Developmental prosopagnosia with concurrent topographical difficulties: A case report and virtual reality training programme
Published in Neuropsychological Rehabilitation, 2019
Sarah Bate, Amanda Adams, Rachel Bennetts, Hannah Line
Such an investigation would also be of particular value given that topographical disorientation deficits following brain injury appear to have a broad range of underpinnings, where various taxonomies have identified difficulties in landmark and scene recognition, as well as in the processing of spatial relationships or the formation and retrieval of cognitive maps (e.g., Aguirre & D’Esposito, 1999; Arnold et al., 2013; De Renzi, 1982; Liu et al., 2011).
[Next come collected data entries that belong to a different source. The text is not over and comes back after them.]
// a_filter_approx
module a_filter_approx(
    input [31:0] x_in,
    input clk,
    input [5:0] reset,
    output [31:0] y_out);
Size: ~5000 cells after synthesis, ~540 flip-flops, roughly 0.044 sq mm of cells after synthesis.
Settings: LEC_CHECK=0, CAP_MARGIN=20, CORE_ASPECT_RATIO=0.9, CORE_MARGIN=2, CORE_UTILIZATION=72, PLACE_DENSITY_LB_ADDON=0.21, SETUP_SLACK_MARGIN=1.76, SLEW_MARGIN=20; clock period 6.31 ns.
run.sh (not shown) runs the stock make flow with config.mk's settings and CLKGATE_MAP_FILE=.
The starting point finished but fails on setup timing.
Then changed:
- CORE_ASPECT_RATIO: 0.9 -> not set
- CTS_CLUSTER_DIAMETER: not set -> 91
- PLACE_DENSITY: not set -> 0.4
- PLACE_DENSITY_LB_ADDON: 0.21 -> not set
- SETUP_SLACK_MARGIN: 1.76 -> not set
- clock period: 6.31 -> 6.64 ns (I/O delays scaled with it)
After rerunning:
- The changed run ran to the end with violations: setup timing
- final area is lower by 7.0%
- register-to-register slack gains 0.65 ns
- die area hardly moves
This variability in acquired cases is unsurprising given the widespread nature of brain lesions: landmark agnosia has been associated with damage to right ventral temporo-occipital cortex (McCarthy, Evans, & Hodges, 1996; Pai, 1997), scene categorisation with the transverse occipital sulcus (Bettencourt & Xu, 2013; Dilks, Julian, Paunov, & Kanwisher, 2013), and both processes to the parahippocampal place area (Epstein, Harris, Stanley, & Kanwisher, 1999; O’Craven & Kanwisher, 2000). Cognitive map formation has been linked to both the right and left hippocampi and the retrosplenial cortex (Iaria, Chen, Guariglia, Ptito, & Petrides, 2007).